[Entries provided — start]

==> flow/design.v <==
module fa(
    input a,
    input b,
    input cin,
    output s,
    output cout
);
    assign s = a ^ b  ^ cin;
    assign cout = (a & b) ^ (cin & (a ^ b));
endmodule
module ha(
    input a,
    input b,
    output s,
    output cout
);
    assign s = a ^ b;
    assign cout = a & b;
endmodule
module basic_unit_ha_and(
    input in_x,
    input in_a,
    input in_b,
    output s,
    output cout
);
    wire in_y;
    assign in_y = in_a & in_b;
    assign s = in_x ^ in_y;
    assign cout = in_x & in_y;
endmodule
module basic_unit_fa_and(
    input in_x,
    input in_a,
    input in_b,
    input cin,
    output s,
    output cout
);
    wire in_y;
    assign in_y = in_a & in_b;
    assign s = in_x ^ in_y ^ cin;
    assign cout = (in_x & in_y) ^ (cin & (in_x ^ in_y));
endmodule
module adder_16bit(
    input   [15:0] a,
    input   [15:0] b,
    output  [15:0] out
);
    wire [15:0] s;
    wire [15:0] cout;
    ha i_ha_0 (.a(a[0]), .b(b[0]), .s(s[0]), .cout(cout[0]));
    generate 
        genvar i_adder;
        for(i_adder=1; i_adder<16; i_adder=i_adder+1) begin: adder_for_bits
            fa i_fa (.a(a[i_adder]), .b(b[i_adder]), .cin(cout[i_adder-1]), .s(s[i_adder]), .cout(cout[i_adder]));
        end
    endgenerate
    assign out[15:0] = s[15:0];
endmodule
module lut(
    input [3:0] index,
    output reg [15:0] ei_radian,
    output reg [15:0] tanei
);
    always@(*)
    begin
        case(index)
        4'b0000: begin
            ei_radian = 16'b0000000000000000;
            tanei = 16'h0000;
        end
        4'b0001: begin
            ei_radian = 16'b0110010010000111;
            tanei = 16'h8000;
        end
        4'b0010: begin
            ei_radian = 16'b0011101101011000;
            tanei = 16'h4000;
        end
        4'b0011: begin
            ei_radian = 16'b0001111101011011;
            tanei = 16'h2000;
        end
        4'b0100: begin
            ei_radian = 16'b0000111111101010;
            tanei = 16'h1000;
        end
        4'b0101: begin
            ei_radian = 16'b0000011111111101;
            tanei = 16'h0800;
        end
        4'b0110: begin
            ei_radian = 16'b0000001111111111;
            tanei = 16'h0400;
        end
        4'b0111: begin
            ei_radian = 16'b0000000111111111;
            tanei = 16'h0200;
        end
        4'b1000: begin
            ei_radian = 16'b0000000011111111;
            tanei = 16'h0100;
        end
        4'b1001: begin
            ei_radian = 16'b0000000001111111;
            tanei = 16'h0080;
        end
        4'b1010: begin
            ei_radian = 16'b0000000000111111;
            tanei = 16'h0040;
        end
        4'b1011: begin
            ei_radian = 16'b0000000000011111;
            tanei = 16'h0020;
        end
        4'b1100: begin
            ei_radian = 16'b0000000000001111;
            tanei = 16'h0010;
        end
        4'b1101: begin
            ei_radian = 16'b0000000000000111;
            tanei = 16'h0008;
        end
        4'b1110: begin
            ei_radian = 16'b0000000000000011;
            tanei = 16'h0004;
        end
        4'b1110: begin
            ei_radian = 16'b0000000000000001;
            tanei = 16'h0002;
        end
        default: begin
            ei_radian = 16'b0000000000000000;
            tanei = 16'h0000;
        end
        endcase
    end
endmodule
module add_or_sub_unit(
    input neg,
    input [15:0] ei_radian,
    input [15:0] inner_angle,
    output [15:0] new_inner_angle
);
    wire [15:0] signed_ei_radian;
    assign signed_ei_radian = neg ? {{~{ei_radian}+1}} : ei_radian;
    adder_16bit i_adder_16b_0 (.a(signed_ei_radian), .b(inner_angle), .out(new_inner_angle));
endmodule
// alu
module alu (
    input               i_clk,
    input               i_rst_n,
    input               i_valid,
    input signed [11:0] i_data_a,
    input signed [11:0] i_data_b,
    input        [2:0]  i_inst,
    output              o_valid,
    output       [11:0] o_data,
    output              o_overflow
);
reg  [11:0] o_data_w, o_data_r;
reg         o_valid_w, o_valid_r;
reg         o_overflow_w, o_overflow_r;
reg  [19:0] data_old;
reg         overflow_old;
wire [12:0] data_add, data_sub, data_mean;
wire [23:0] data_mul;
wire [19:0] data_mul_round;
wire [20:0] data_mac;
wire [11:0] data_a_abs, data_b_abs;
assign o_valid = o_valid_r;
assign o_data = o_data_r;
assign o_overflow = o_overflow_r;
assign data_add = {i_data_a[11], i_data_a} + {i_data_b[11], i_data_b};
assign data_sub = {i_data_a[11], i_data_a} - {i_data_b[11], i_data_b};
assign data_mul = {{12{i_data_a[11]}}, i_data_a} * {{12{i_data_b[11]}}, i_data_b};
assign data_mul_round = {data_mul[23], data_mul[23:5]} + {19'd0, data_mul[4]};
assign data_mac = {data_mul_round[19], data_mul_round} + {data_old[19], data_old};
assign data_mean = data_add >> 1;
assign data_a_abs = i_data_a[11]? ~(i_data_a)+12'd1: i_data_a;
assign data_b_abs = i_data_b[11]? ~(i_data_b)+12'd1: i_data_b;
always@(*) begin
  o_data_w = 12'd0;
  o_valid_w = i_valid;
  o_overflow_w = 1'b0;
  case(i_inst)
    3'b000: begin  
      o_overflow_w = ^data_add[12:11];
      o_data_w = data_add[11:0];
    end
    3'b001: begin  
      o_overflow_w = ^data_sub[12:11];
      o_data_w = data_sub[11:0];
    end
    3'b010: begin  
      o_data_w = data_mul_round[11:0];
      o_overflow_w = ~(data_mul_round[19:11] == 9'b1_1111_1111 | data_mul_round[19:11] == 9'b0_0000_0000);
    end
    3'b011: begin  
      o_data_w = data_mac[11:0]; 
      o_overflow_w = ~(data_mac[20:11] == 10'b11_1111_1111 | data_mac[20:11] == 10'b00_0000_0000) | overflow_old;
    end
    3'b100: begin  
      o_data_w = ~(i_data_a ^ i_data_b);
    end
    3'b101: begin  
      o_data_w = ~i_data_a[11]? i_data_a: 12'd0;
    end
    3'b110: begin  
      o_data_w = data_mean[11:0];
    end
    3'b111: begin  
  ...
clock: 9.36 ns
lec_check: 0
cap_margin: 20
cell_pad_in_sites_detail_placement: 0
cell_pad_in_sites_global_placement: 0
core_margin: 2
core_utilization: 40
cts_cluster_diameter: 157
cts_cluster_size: 96
gpl_routability_driven: 1
gpl_timing_driven: 1
max_routing_layer: met5
setup_slack_margin: -0.77
slew_margin: 20
tns_end_percent: 10
run.sh (not shown) runs the stock make flow with config.mk's settings and CLKGATE_MAP_FILE=.
The baseline finished but failed the layout checks on negative setup slack.
Rerun with:
Settings changed: CORE_UTILIZATION 40 to 65, CTS_CLUSTER_DIAMETER 157 to 219, CTS_CLUSTER_SIZE 96 to 42, SETUP_SLACK_MARGIN -0.77 to -0.3, TNS_END_PERCENT 10 to 35.
What happened: The new run completed, yet does not pass: negative setup slack; cell area increases by 0.49%; global-route usage went up by 14 points.
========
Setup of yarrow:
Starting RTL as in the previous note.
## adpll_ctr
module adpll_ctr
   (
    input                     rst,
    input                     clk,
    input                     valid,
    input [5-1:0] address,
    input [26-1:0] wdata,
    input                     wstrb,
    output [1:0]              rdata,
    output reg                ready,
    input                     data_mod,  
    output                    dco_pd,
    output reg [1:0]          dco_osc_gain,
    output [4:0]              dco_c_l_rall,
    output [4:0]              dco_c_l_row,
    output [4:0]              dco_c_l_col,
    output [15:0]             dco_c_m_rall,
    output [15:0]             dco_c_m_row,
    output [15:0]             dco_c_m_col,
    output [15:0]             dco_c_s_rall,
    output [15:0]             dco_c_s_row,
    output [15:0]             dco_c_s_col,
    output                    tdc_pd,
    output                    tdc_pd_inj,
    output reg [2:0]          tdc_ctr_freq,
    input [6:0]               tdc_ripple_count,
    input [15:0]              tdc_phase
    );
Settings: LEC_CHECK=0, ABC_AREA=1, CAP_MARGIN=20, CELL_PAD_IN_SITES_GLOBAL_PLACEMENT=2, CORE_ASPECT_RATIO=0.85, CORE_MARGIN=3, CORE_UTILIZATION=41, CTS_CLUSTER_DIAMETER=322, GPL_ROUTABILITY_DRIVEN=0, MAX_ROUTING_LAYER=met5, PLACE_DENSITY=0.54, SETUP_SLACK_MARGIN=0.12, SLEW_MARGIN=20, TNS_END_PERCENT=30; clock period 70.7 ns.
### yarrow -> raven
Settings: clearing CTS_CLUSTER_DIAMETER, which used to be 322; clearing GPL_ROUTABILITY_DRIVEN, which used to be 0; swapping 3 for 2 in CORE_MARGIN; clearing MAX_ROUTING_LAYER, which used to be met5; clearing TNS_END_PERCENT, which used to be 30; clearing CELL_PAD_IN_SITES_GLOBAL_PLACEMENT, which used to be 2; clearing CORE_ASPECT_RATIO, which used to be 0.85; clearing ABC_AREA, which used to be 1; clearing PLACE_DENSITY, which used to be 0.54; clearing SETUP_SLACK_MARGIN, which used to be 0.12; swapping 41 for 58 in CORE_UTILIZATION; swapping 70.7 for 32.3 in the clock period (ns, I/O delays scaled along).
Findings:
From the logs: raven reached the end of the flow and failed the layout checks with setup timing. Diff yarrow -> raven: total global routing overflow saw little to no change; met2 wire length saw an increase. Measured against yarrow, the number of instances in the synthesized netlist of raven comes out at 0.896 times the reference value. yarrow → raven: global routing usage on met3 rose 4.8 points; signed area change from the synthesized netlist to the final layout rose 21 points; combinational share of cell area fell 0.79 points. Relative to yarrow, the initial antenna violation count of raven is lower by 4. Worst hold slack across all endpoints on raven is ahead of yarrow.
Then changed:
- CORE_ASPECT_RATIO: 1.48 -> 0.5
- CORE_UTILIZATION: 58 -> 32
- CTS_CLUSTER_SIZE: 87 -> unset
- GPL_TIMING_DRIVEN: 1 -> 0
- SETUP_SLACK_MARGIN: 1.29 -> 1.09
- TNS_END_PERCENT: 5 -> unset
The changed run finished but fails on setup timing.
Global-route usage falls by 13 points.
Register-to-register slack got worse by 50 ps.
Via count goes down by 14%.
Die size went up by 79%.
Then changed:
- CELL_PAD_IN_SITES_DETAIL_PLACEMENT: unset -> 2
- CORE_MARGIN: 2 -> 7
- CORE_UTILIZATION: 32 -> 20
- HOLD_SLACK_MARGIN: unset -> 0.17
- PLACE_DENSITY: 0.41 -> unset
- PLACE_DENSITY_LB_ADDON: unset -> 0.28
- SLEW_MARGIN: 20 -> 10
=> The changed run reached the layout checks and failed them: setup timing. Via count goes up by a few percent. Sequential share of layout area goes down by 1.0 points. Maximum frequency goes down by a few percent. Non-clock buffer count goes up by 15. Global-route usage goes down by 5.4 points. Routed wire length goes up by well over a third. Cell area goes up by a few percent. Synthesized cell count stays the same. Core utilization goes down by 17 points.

[Entries provided — finish]

§ Problem to work on: Only lines that contain "down" are needed, so copy each of them from the data.

§ Your response:
Via count goes down by 14%.
=> The changed run reached the layout checks and failed them: setup timing. Via count goes up by a few percent. Sequential share of layout area goes down by 1.0 points. Maximum frequency goes down by a few percent. Non-clock buffer count goes up by 15. Global-route usage goes down by 5.4 points. Routed wire length goes up by well over a third. Cell area goes up by a few percent. Synthesized cell count stays the same. Core utilization goes down by 17 points.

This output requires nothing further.